[SOLVED] HBA Card/JBOD issues

Tezza

New Member
Jun 4, 2024
14
4
3
So after reinstalling on my before working server whenever i have my JBOD plugged in i have to restart my networking service to have vmbr0 start correctly.

Whenever i have the JBOD unplugged from the server it works normally (meaning vmbr0 starts correctly).


Looking for any possible solutions that someone could have. This issue has been driving me nuts and i have been dealing with it for almost a month now.
 
As a first thought, I'd probably be looking for error messages (or other output that seems relevant) in the kernel logs.

Is this weird behaviour something you can reliably trigger when the server is already booted and running?

Asking because if it is, you could open a terminal window and view the live running kernel logs using this command:

Bash:
# journalctl -b 0 -n 20 -f

Though, I'm guessing it's the kind of thing that only shows up during the boot.

For that, you can capture all of the kernel logs of a particular session like this:

Bash:
# journalctl -b 0 > somefile.txt

So if you do a boot with it going wrong, then capture all of the kernel logs to a file (before rebooting), that would let you open the file and look for error messages.

That has a decent chance of showing up whatever is causing issues.



I don't suppose your previous server had custom grub options or kernel module settings? Any chance you have a backup of its config you could check?
 
Last edited:
whenever i have my JBOD plugged in i have to restart my networking service
You don't provide much detail. How is the JBOD "plugged into" the server? What controller card are you using? NICs? Etc....

This probably looks like some type of PCI issue? - but without the details/logs - I don't think your going to get much help.

From your post it would appear that after restarting the networking - both your network & your JBOD are fully operational. If this is in fact the case - its probably caused by a PCI bus and slot information change caused by the additional JBOD connection. However this is only a guess.
 
  • Like
Reactions: justinclift
Good point. The network card may have changed it's name (ie enp5s0 to enp6s0 or similar) if there's a new PCIe card added.

That would mean the bridge would need updating to use the new network card name.
 
So the JBOD is plugged in via external SAS. I have delved into the forums and i did find an issue that people are expieriencing with their network cards changing name due to pcie ID changing. That is however not the case. I took every pcie card except for the fiber NIC and it has the same name as it did when every pcie card i normally have is in the system.

From your post it would appear that after restarting the networking - both your network & your JBOD are fully operational.
Whenever i restart the networking service just my network is fully operational.

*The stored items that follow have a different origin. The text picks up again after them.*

[config.mk]
export PLATFORM = sky130hd
export DESIGN_NAME = refresh_scheduler_flat
export DESIGN_NICKNAME = d
export VERILOG_FILES = /design/src/rtl/refresh_scheduler_pkg.sv /design/src/rtl/refresh_scheduler_if.sv /design/src/rtl/ref_interval_timer.sv /design/src/rtl/refresh_scheduler_chk.sv /design/src/rtl/refresh_scheduler.sv /design/src/flat_wrapper.sv
export SDC_FILE = /design/constraint.sdc
export NUM_CORES = 1
export LEC_CHECK = 0
export BUFFER_PORTS_ARGS = -buffer_cell sky130_fd_sc_hd__buf_2
export CAP_MARGIN = 20
export CORE_MARGIN = 1.5
export CORE_UTILIZATION = 60
export CTS_BUF_LIST = sky130_fd_sc_hd__clkbuf_4
export DETAILED_ROUTE_END_ITERATION = 6
export GPL_TIMING_DRIVEN = 0
export MAX_ROUTING_LAYER = met4
export PLACE_DENSITY = 0.9
export SKIP_LAST_GASP = 1
export SYNTH_ARGS = -nofsm -noshare
export SYNTH_HDL_FRONTEND = slang
export SYNTH_SLANG_ARGS = --single-unit
[constraint.sdc]
create_clock -name core_clk -period 2.95 [get_ports core_clk]
set_clock_uncertainty 0.05 [all_clocks]
set_input_delay 0.59 -clock core_clk [delete_from_list [all_inputs] [get_ports core_clk]]
set_output_delay 0.59 -clock core_clk [all_outputs]
set_load 0.01 [all_outputs]
[src/rtl/refresh_scheduler_pkg.sv]
// Shared types and constants for the DDR refresh scheduler.
package refresh_scheduler_pkg;

    typedef enum logic [1:0] {
        S_IDLE = 2'd0,
        S_REQ  = 2'd1,
        S_CMD  = 2'd2,
        S_RFC  = 2'd3
    } ref_state_e;

    localparam int DDR3_MAX_POSTPONE = 8;

    // Width of a counter that must hold values 0..max_val inclusive.
    function automatic int count_width(input int max_val);
        return (max_val < 1) ? 1 : $clog2(max_val + 1);
    endfunction

endpackage

[src/rtl/refresh_scheduler_if.sv]
// Refresh arbitration and command handshake between the scheduler (master),
// the transaction engine and the DFI command mux (slave side).
interface refresh_scheduler_if;
    logic tran_idle;
    logic ref_gnt;
    logic ref_cmd_ready;
    logic ref_req;
    logic ref_urgent;
    logic ref_cmd_valid;

    modport master (
        input  tran_idle,
        input  ref_gnt,
        input  ref_cmd_ready,
        output ref_req,
        output ref_urgent,
        output ref_cmd_valid
    );

    modport slave (
        output tran_idle,
        output ref_gnt,
        output ref_cmd_ready,
        input  ref_req,
        input  ref_urgent,
        input  ref_cmd_valid
    );
endinterface

[src/rtl/ref_interval_timer.sv]
// tREFI interval timer: registered one-cycle tick every T_REFI cycles while enabled.
// A count of 0 means "idle"; the first tick lands T_REFI cycles after enable rises.
module ref_interval_timer #(
    parameter int T_REFI = 780
) (
    input  logic core_clk,
    input  logic core_arstn,
    input  logic en,
    output logic tick
);
    localparam int CW = $clog2(T_REFI + 1);
    localparam logic [CW-1:0] CNT_ZERO  = CW'(0);
    localparam logic [CW-1:0] CNT_ONE   = CW'(1);
    localparam logic [CW-1:0] CNT_FIRST = CW'(T_REFI - 1);
    localparam logic [CW-1:0] CNT_NEXT  = CW'(T_REFI);

    logic [CW-1:0] cnt_r;
    logic          tick_r;

    // Down-counter: arm on enable, tick and reload on reaching one.
    always_ff @(posedge core_clk or negedge core_arstn) begin
        if (!core_arstn) begin
            cnt_r  <= CNT_ZERO;
            tick_r <= 1'b0;
        end else if (!en) begin
            cnt_r  <= CNT_ZERO;
            tick_r <= 1'b0;
        end else if (cnt_r == CNT_ZERO) begin
            cnt_r  <= CNT_FIRST;
            tick_r <= 1'b0;
        end else if (cnt_r == CNT_ONE) begin
            cnt_r  <= CNT_NEXT;
            tick_r <= 1'b1;
        end else begin
            cnt_r  <= cnt_r - CNT_ONE;
            tick_r <= 1'b0;
        end
    end

    assign tick = tick_r;
endmodule

[src/rtl/refresh_scheduler_chk.sv]
// Protocol checks on the refresh handshake: grant held while requested,
// REF command never retracted before acceptance.
module refresh_scheduler_chk (
    input logic core_clk,
    input logic core_arstn,
    input logic ref_req,
    input logic ref_gnt,
    input logic ref_cmd_valid,
    input logic ref_cmd_ready
);
    // Engine must not withdraw the grant while the scheduler still requests.
    gnt_held_a: assert property (@(posedge core_clk) disable iff (!core_arstn)
        (ref_req && ref_gnt) |=> (ref_gnt || !ref_req))
        else $error("ref_gnt dropped while ref_req high");

    // A presented REF stays presented until accepted.
    cmd_stable_a: assert property (@(posedge core_clk) disable iff (!core_arstn)
        (ref_cmd_valid && !ref_cmd_ready) |=> ref_cmd_valid)
        else $error("ref_cmd_valid retracted before acceptance");
endmodule

[src/rtl/refresh_scheduler.sv]
// DDR auto-refresh scheduler: tREFI tick, owed-refresh tracking, cmd-path arbitration, tRFC spacing.
// Optional REF_STATS_EN adds ref_issued_cnt and ref_max_owed statistics outputs.
module refresh_scheduler
    import refresh_scheduler_pkg::*;
#(
    parameter int T_REFI       = 780,
    parameter int T_RFC        = 44,
    parameter int MAX_POSTPONE = DDR3_MAX_POSTPONE,
    parameter int URGENT_TH    = 6,
    localparam int OW          = count_width(MAX_POSTPONE)
) (
    input  logic                  core_clk,
    input  logic                  core_arstn,
    input  logic                  ref_en,
    refresh_scheduler_if.master   ref_bus,
    output logic                  ref_busy,
    output logic [OW-1:0]         ref_owed,
    output logic                  ref_overflow
`ifdef REF_STATS_EN
    ,
    output logic [15:0]           ref_issued_cnt,
    output logic [OW-1:0]         ref_max_owed
`endif
);
    localparam int RW = count_width(T_RFC);
    localparam logic [OW-1:0] OWED_ZERO = OW'(0);
    localparam logic [OW-1:0] OWED_ONE  = OW'(1);
    localparam logic [OW-1:0] OWED_MAX  = OW'(MAX_POSTPONE);
    localparam logic [OW-1:0] OWED_URG  = OW'(URGENT_TH);
    localparam logic [RW-1:0] RFC_ZERO  = RW'(0);
    localparam logic [RW-1:0] RFC_ONE   = RW'(1);
    // S_RFC lasts T_RFC-1 cycles so the next acceptance lands exactly T_RFC after the last.
    localparam logic [RW-1:0] RFC_LOAD  = RW'(T_RFC - 2);

    ref_state_e    state_r;
    logic          req_r;
    logic          valid_r;
    logic [OW-1:0] owed_r;
    logic          overflow_r;
    logic [RW-1:0] rfc_r;
    logic          tick_s;
    logic          accept_s;
    logic          urgent_s;

    ref_interval_timer #(.T_REFI(T_REFI)) u_timer (
        .core_clk   (core_clk),
        .core_arstn (core_arstn),
        .en         (ref_en),
        .tick       (tick_s)
    );

    assign accept_s = valid_r & ref_bus.ref_cmd_ready;
    assign urgent_s = (owed_r >= OWED_URG);

    // Owed-refresh bookkeeping and sticky overflow flag.
    always_ff @(posedge core_clk or negedge core_arstn) begin
        if (!core_arstn) begin
            owed_r     <= OWED_ZERO;
            overflow_r <= 1'b0;
        end else if (!ref_en) begin
            owed_r     <= OWED_ZERO;
        end else if (tick_s && !accept_s) begin
            if (owed_r == OWED_MAX) begin
                overflow_r <= 1'b1;
            end else begin
                owed_r <= owed_r + OWED_ONE;
            end
        end else if (accept_s && !tick_s && (owed_r != OWED_ZERO)) begin
            owed_r <= owed_r - OWED_ONE;
        end
    end

    // Arbitration / command FSM with registered ref_req and ref_cmd_valid.
    always_ff @(posedge core_clk or negedge core_arstn) begin
        if (!core_arstn) begin
            state_r <= S_IDLE;
            req_r   <= 1'b0;
            valid_r <= 1'b0;
            rfc_r   <= RFC_ZERO;
        end else begin
            case (state_r)
                S_IDLE: begin
                    if (ref_en && (owed_r != OWED_ZERO) && (ref_bus.tran_idle || urgent_s)) begin
                        state_r <= S_REQ;
                        req_r   <= 1'b1;
                    end
                end
                S_REQ: begin
                    if (ref_bus.ref_gnt) begin
                        state_r <= S_CMD;
                        valid_r <= 1'b1;
                    end else if (!ref_en) begin
                        state_r <= S_IDLE;
                        req_r   <= 1'b0;
                    end
                end
                S_CMD: begin
                    if (accept_s) begin
                        state_r <= S_RFC;
                        valid_r <= 1'b0;
                        rfc_r   <= RFC_LOAD;
                    end
                end
                S_RFC: begin
                    if (rfc_r != RFC_ZERO) begin
                        rfc_r <= rfc_r - RFC_ONE;
                    end else if (ref_en && (owed_r != OWED_ZERO)) begin
                        state_r <= S_CMD;
                        valid_r <= 1'b1;
                    end else begin
                        state_r <= S_IDLE;
                        req_r   <= 1'b0;
                    end
                end
                default: begin
                    state_r <= S_IDLE;
                    req_r   <= 1'b0;
                    valid_r <= 1'b0;
                    rfc_r   <= RFC_ZERO;
                end
            endcase
        end
    end

    assign ref_bus.ref_req       = req_r;
    assign ref_bus.ref_cmd_valid = valid_r;
    assign ref_bus.ref_urgent    = urgent_s;
    assign ref_busy              = (state_r != S_IDLE);
    assign ref_owed              = owed_r;
    assign ref_overflow          = overflow_r;

`ifdef REF_STATS_EN
    logic [15:0]   issued_r;
    logic [OW-1:0] max_owed_r;

    // Acceptance counter (wraps) and owed high-water mark.
    always_ff @(posedge core_clk or negedge core_arstn) begin
        if (!core_arstn) begin
            issued_r   <= 16'd0;
            max_owed_r <= OWED_ZERO;
        end else begin
            if (accept_s) begin
                issued_r <= issued_r + 16'd1;
            end
            if (owed_r > max_owed_r) begin
                max_owed_r <= owed_r;
            end
        end
    end

    assign ref_issued_cnt = issued_r;
    assign ref_max_owed   = max_owed_r;
`endif

    refresh_scheduler_chk u_chk (
        .core_clk      (core_clk),
        .core_arstn    (core_arstn),
        .ref_req       (req_r),
        .ref_gnt       (ref_bus.ref_gnt),
        .ref_cmd_valid (valid_r),
        .ref_cmd_ready (ref_bus.ref_cmd_ready)
    );
endmodule

[src/flat_wrapper.sv]
// flat-port wrapper written by rule: the top's interface ports become plain ports
module refresh_scheduler_flat import refresh_scheduler_pkg::*;
#(
    parameter int T_REFI       = 780,
    parameter int T_RFC        = 44,
    parameter int MAX_POSTPONE = DDR3_MAX_POSTPONE,
    parameter int URGENT_TH    = 6,
    localparam int OW          = count_width(MAX_POSTPONE)
)
  (core_clk, core_arstn, ref_en, ref_busy, ref_owed, ref_overflow, ref_bus_tran_idle, ref_bus_ref_gnt, ref_bus_ref_cmd_ready, ref_bus_ref_req, ref_bus_ref_urgent, ref_bus_ref_cmd_valid);
  refresh_scheduler_if ref_bus_i ();
  input  logic core_clk;
  input  logic core_arstn;
  input  logic ref_en;
  output logic ref_busy;
  output logic [OW-1:0] ref_owed;
  output logic ref_overflow;
  input wire logic [$bits(ref_bus_i.tran_idle)-1:0] ref_bus_tran_idle;
  input wire logic [$bits(ref_bus_i.ref_gnt)-1:0] ref_bus_ref_gnt;
  input wire logic [$bits(ref_bus_i.ref_cmd_ready)-1:0] ref_bus_ref_cmd_ready;
  output wire logic [$bits(ref_bus_i.ref_req)-1:0] ref_bus_ref_req;
  output wire logic [$bits(ref_bus_i.ref_urgent)-1:0] ref_bus_ref_urgent;
  output wire logic [$bits(ref_bus_i.ref_cmd_valid)-1:0] ref_bus_ref_cmd_valid;
  assign ref_bus_i.tran_idle = ref_bus_tran_idle;
  assign ref_bus_i.ref_gnt = ref_bus_ref_gnt;
  assign ref_bus_i.ref_cmd_ready = ref_bus_ref_cmd_ready;
  assign ref_bus_ref_req = ref_bus_i.ref_req;
  assign ref_bus_ref_urgent = ref_bus_i.ref_urgent;
  assign ref_bus_ref_cmd_valid = ref_bus_i.ref_cmd_valid;
  refresh_scheduler #(.T_REFI(T_REFI), .T_RFC(T_RFC), .MAX_POSTPONE(MAX_POSTPONE), .URGENT_TH(URGENT_TH)) u_core (.core_clk(core_clk), .core_arstn(core_arstn), .ref_en(ref_en), .ref_bus(ref_bus_i), .ref_busy(ref_busy), .ref_owed(ref_owed), .ref_overflow(ref_overflow));
endmodule
* Word-level counts from Yosys, hierarchy flattened
Cells that the tools add are included.
W data, S select, Z words.
** Word-level totals
- Bits in registers :: 26
- Input bits :: 6
- Logic and storage cells :: 84
** Operators by class
- $add $sub $neg :: 4
- $lt $le $gt $ge :: 1
- Equal/unequal tests :: 17
- Multiplexer cells :: 31
- Bitwise gates (word level) :: 1
- Reductions and logical operators :: 22
** Operator list (number)
- $mux W10 :: 3
- $mux W4 :: 4
- $mux W1 :: 12
- $mux W2 :: 6
- $mux W6 :: 2
- $pmux W6 S2 :: 1
- $eq A10 B1 Y1 const B :: 1
- $logic_not A10 Y1 :: 1
- $ne A2 B2 Y1 const B :: 5
- $sub A10 B1 Y10 const B :: 1
- $ne A2 B1 Y1 const B :: 4
- $pmux W2 S4 :: 1
- $ne A3 B3 Y1 const B :: 2
- $pmux W1 S3 :: 2
- $reduce_and A3 Y1 :: 2
- $reduce_and A6 Y1 :: 1
- $reduce_bool A3 Y1 :: 2
- $reduce_bool A6 Y1 :: 1
- $sub A6 B1 Y6 const B :: 1
- $logic_and A1 B1 Y1 :: 5
- $reduce_and A5 Y1 :: 1
- $add A4 B1 Y4 const B :: 1
- $eq A2 B2 Y1 const B :: 2
- $eq A4 B4 Y1 const B :: 1
- other kinds (12) :: 14

* Depth between registers and ports, before layout
Gate-level depths: netlist of the first run.
- Depth in word-level cells :: 6
- Gate-level depth with buffers :: 7
- Depth with buffers taken out :: 7

* Modules after synthesis
Synthesis of the first run repeated with hierarchy kept, for this count alone.
** Second synthesis, totals
- Cells, all modules :: 167
- Area, all modules :: 1570.3 µm²
** Modules (own cells, without submodules)
- refresh_scheduler :: times used 1, cells an instance 106, area an instance 974.7 µm², seq. area each 375.4 µm²
- ref_interval_timer :: times used 1, cells an instance 61, area an instance 595.6 µm², seq. area each 275.3 µm²

* Least setup slack after synthesis of the first run
No wires, ideal clock.
- Path type :: in2reg
- Start :: input port ref_bus_ref_cmd_ready
- End :: register u_core.owed_r[3] (netlist: u_core.ref_owed[3])
- Arrival time :: 1.996 ns
- Path slack :: 0.785 ns
- Stages :: 7
- Cells stage by stage :: a21boi_1 inv_1 ha_1 a21o_1 a21oi_1 mux4_2 and2_1
** Between the ends
- Word-level cells in the longest chain between the ends :: 5
** RTL lines
- start, declared :: line flat_wrapper.sv:20 : input wire logic [$bits(ref_bus_i.ref_cmd_ready)-1:0] ref_bus_ref_cmd_ready;
- $and A1 B1 Y1 * :: line refresh_scheduler.sv:52 : assign accept_s = valid_r & ref_bus.ref_cmd_ready;
- $logic_not A1 Y1 / $logic_and A1 B1 Y1 (equally long branches) :: line refresh_scheduler.sv:62, refresh_scheduler.sv:68
- $logic_and A1 B1 Y1 (on tied branches) :: line refresh_scheduler.sv:62, refresh_scheduler.sv:68
- $ne A3 B3 Y1 (no source line) (tied with other cells)
- $reduce_and A2 Y1 (no source line) / $mux W4 (equally long branches)
- end signal, assigned :: line refresh_scheduler.sv:66 : owed_r <= owed_r + OWED_ONE;
- end signal, assigned :: line refresh_scheduler.sv:69 : owed_r <= owed_r - OWED_ONE;
- end, declared :: line refresh_scheduler.sv:38 : logic [OW-1:0] owed_r;
Every way passes the cells marked *; elsewhere a longest branch is shown, timed or not.
A chain may end at the register's enable or synchronous reset.

* Final worst setup path of the first run
- Start :: register u_core.valid_r (netlist: u_core.ref_bus.ref_cmd_valid)
- End :: register u_core.owed_r[3] (netlist: u_core.ref_owed[3])
** Between the ends
- Word-level cells in the longest chain between the ends :: 5
** RTL lines
- start, declared :: line refresh_scheduler.sv:37 : logic valid_r;
- start signal, assigned :: line refresh_scheduler.sv:78 : valid_r <= 1'b0;
- start signal, assigned :: line refresh_scheduler.sv:91 : valid_r <= 1'b1;
- start signal, assigned :: line refresh_scheduler.sv:100 : valid_r <= 1'b0;
- $and A1 B1 Y1 * :: line refresh_scheduler.sv:52
- $logic_not A1 Y1 / $logic_and A1 B1 Y1 (equally long branches) :: line refresh_scheduler.sv:62, refresh_scheduler.sv:68
- $logic_and A1 B1 Y1 (on tied branches) :: line refresh_scheduler.sv:62, refresh_scheduler.sv:68
- $ne A3 B3 Y1 (no source line) (tied with other cells)
- $reduce_and A2 Y1 (no source line) / $mux W4 (equally long branches)
Marked as above.

==> results.md, run 1 <==
- Status: finished clean
- Drt first pass iters: 4
- Worst-Skew Late Latency: 310 ps
- Clk buf depth: 2
- Num CTS Buffers: 3
- Worst-path clk slew: 140 ps
- Routed WL: 3330 um
- HPWL Detailed: 2490 um
- Rel. slew slack: 43.6%
- Setup Total Neg Slack: 0 ps
- Remaining Overflow, GRT: 0
- Yosys cell types: 43
- Pwr dens: 673 nW/um^2
- Initial drt markers: 43
- Multi-input logic area: 847 sq um
- Layout Nets: 197
- Worst vdd ir: 0.615 mV
- RSZ-0062 raised after global routing: no
- Final Max Tran Viols: 0
- Setup bufs post-CTS: 0
- Synth top area cells: dfrtp_1, ha_1, nor2_1, a21oi_1, nand2_1
- Tmin final: 2310 ps
- DRC: 0
- Wire per inst: 15.7 um
- CP max-delay cell: dfrtp_1
- Top delay family on crit path: compound AO/OA/AOI/OAI gates
- Lkg Pwr: 0.851 nW
- Register area: 651 sq um
- Hold_buf cts: 0
- CP startpoint kind: flop
- Clock Root Buffer: clkbuf_4
- Netlist Area Pre-Place: 1560 sq um
- First-pass GRT wire length: 5420 um
- Area leader, netlist: dfrtp_1
- Mean Syn Cell Area: 9.44 sq um
- Initial antenna violation count: 0
- Post-synthesis cell count: 165
- Core region area: 2480 sq um
- Ys Warns: 0
- GPL Wtd Cong: 0.926
- CP required: 3120 ps
- Min Hold Slack: 197 ps
- Number of clock sinks: 26
- Final Hold Fails: 0
- Yosys top cell area share: 41.8%
- Max cap viols: 0
- CP Max Fanout: 7
- Placement Rows: 18
- Share of layout cells above drive strength 1: 11.5%
- CTS tree: yes
- Fillers: 190
- Top Ports: 15
- Worst Max-Slew Pin Slew: 843 ps
- Hold WC Path Type: in -> async
- Part of the cycle the worst path needs: 78.3%
- Buf/Inv on CP: 1
- Post-synth net total: 178
- Worst path max stage delay: 460 ps
- Resized Gates After CTS: 0
- Worst EP arrival: 2480 ps
- Critical-path cell list: a21boi_1, inv_1, ha_1, a21o_1, a21oi_1, mux4_2, and2_1
- Detail Route Antenna Nets: 0
- Setup CP Type: reg -> reg
- Die Span Y: 54.0 um
- Via density: 6.34
- H-tree depth: 1
- Initial core utilization: 62.9%
- # diodes: 0
- Layout area overhead: 8.35%
- Fmax: 433 MHz
- Die ar.: 2910 sq um
- Final Util: 68.1%
- Yosys reg bits: 26
- Number of global-route vias before repair: 1230
- IO Port Bufs: 14
- Setup violators final: 0
- Vias: 1345
- Largest net degree at the start of global routing: 27
- Die width: 54.0 um
- Crit end category: flop
- GRT Overall Usage: 26.4%
- Seq/Total Area, Yosys: 41.8%
## path summary, 6_finish.rpt
path | start | to | slack (ps) | cells after the start
min reg2reg | u_core.ref_overflow | u_core.ref_overflow | 430 | 1
max in group asynchronous | core_arstn | u_core.rfc_r[0] | 2270 | 1
max | u_core.ref_bus.ref_cmd_valid | u_core.ref_owed[3] | 640 | 7
min | core_arstn | u_core.ref_owed[1] | 200 | 1
min in group core_clk | u_core.ref_overflow | u_core.ref_overflow | 430 | 1
max reg2reg | u_core.ref_bus.ref_cmd_valid | u_core.ref_owed[3] | 640 | 7
## power by group
group,internal [mW],total [mW],switching (mW)
clock network,0.0477,0.148,0.100
logic,0.209,0.473,0.265
registers,0.425,0.515,0.0891
total,0.682,1.14,0.454
## flip-flops by register name (all words and copies together) (netlist names)
name	cells
u_core.ref_overflow	1
u_core.u_timer.cnt_r	10
u_core.state_r	2
u_core.rfc_r	6
u_core.ref_bus.ref_req	1
u_core.u_timer.tick	1
u_core.ref_bus.ref_cmd_valid	1
u_core.ref_owed	4
## cells in the mapped netlist
cell type and instances:
a211o_1 1, a21boi_0 2, a21boi_1 2, a21o_1 3, a21oi_1 9, a22o_1 3, a22oi_1 1, a31oi_1 2
a41o_1 3, and2_1 6, and3_1 3, and3b_1 1, clkbuf_1 6, dfrtp_1 26, fa_1 1, ha_1 6
inv_1 10, mux2i_1 4, mux4_2 1, nand2_1 12, nand2b_1 1, nand3_1 4, nand3b_1 1, nor2_1 13
nor2b_1 3, nor3_1 5, nor3b_1 1, nor4_1 2, o2111ai_1 1, o211a_1 3, o211ai_1 3, o21a_1 1
o21ai_0 7, o221a_2 1, o22ai_1 2, o31ai_1 3, or2_2 1, or3_1 1, or3b_1 1, or4_1 2
or4_4 1, xnor2_1 4, xor2_1 2
## worst reg2reg max path: stages (launching register included)
cell and delay (ps):
dfrtp_1 460, a21boi_1 450, inv_1 140, ha_1 300, a21o_1 180, a21oi_1 170, mux4_2 300, and2_1 170
## layer usage
| layer | wire [um] | track usage [%] | vias to the layer above |
|---|---|---|---|
| met1 | 1470 | 32.4 | 662 |
| met5 | 0 | - | - |
| li1 | - | - | 635 |
| met3 | 154 | 3.89 | 6 |
| met2 | 1640 | 43.3 | 42 |
| met4 | 61 | 11.1 | 0 |
## layout make-up
type,instances,share of cell area (%)
inverter,10,2.22
clock buffer,3,1.33
multi-input combinational,123,50.2
tap,30,2.22
buffer,6,1.33
sequential,26,38.5
timing repair buffer,14,4.15
## placed cells by master, fill, tap and decap left out, drive strengths merged, types with 2 or more instances in the layout
cell type  netlist  final
mux2i            4      4
xor2             2      2
a22o             3      3
and3             3      3
nor2            13     13
buf              0     14
o31ai            3      3
nor3             5      5
or4              3      3
o21ai            7      7
a41o             3      3
nand3            4      4
a21boi           4      4
o22ai            2      2
xnor2            4      4
o211ai           3      3
a21o             3      3
inv             10     10
a31oi            2      2
nor2b            3      3
o211a            3      3
dfrtp           26     26
ha               6      6
clkbuf           6      9
and2             6      6
a21oi            9      9
nand2           12     12
nor4             2      2
## kinds of logic (layout without fill, tap and decap cells)
| kind of cell | after synthesis | count (layout) | share of synthesized area (%) |
|---|---|---|---|
| flops | 26 | 26 | 41.8 |
| xor+xnor | 6 | 6 | 3.37 |
| compound gates | 47 | 47 | 21.4 |
| buf+inv | 16 | 33 | 3.86 |
| mux | 5 | 5 | 4.02 |
| fa+ha+maj | 7 | 7 | 6.10 |
| simple gates | 58 | 58 | 19.5 |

That is my bad for not making that clear.


As the system is initialyzing the hardware i do see all the drives in my JBOD show up when the system is initialyzing the SAS card.

I don't suppose your previous server had custom grub options or kernel module settings?
Nope.

And as for the logs i will have to send them later since im currently at work but i will send them whenever i get home.
 
To summarize (as I'm still not 100% clear) either your Network fully functions OR your JBOD fully functions BUT not BOTH together?
 
To summarize (as I'm still not 100% clear) either your Network fully functions OR your JBOD fully functions BUT not BOTH together?
My JBOD never fully funtions. My network does not work normally when the JBOD is plugged into the SAS card (meaning i have to restart the networking service once proxmox is fully booted for the network to work). However when the JBOD is unplugged from the external SAS card my network works normally with no extra steps.

Also, the external SAS card is never removed from the server so the PCI ID's don't change as the placement of the cards or number of the cards is unchanged.
 
OK now I've got the picture.

1. Does the JBOD have some Ethernet ports that may be causing a conflict?
2. Does the server have enough power? (IDW your server HW).
3. Maybe one of the disks in the JBOD is malfunctioning? Maybe try attaching the JBOD without any disks (& then add the disks one at a time)?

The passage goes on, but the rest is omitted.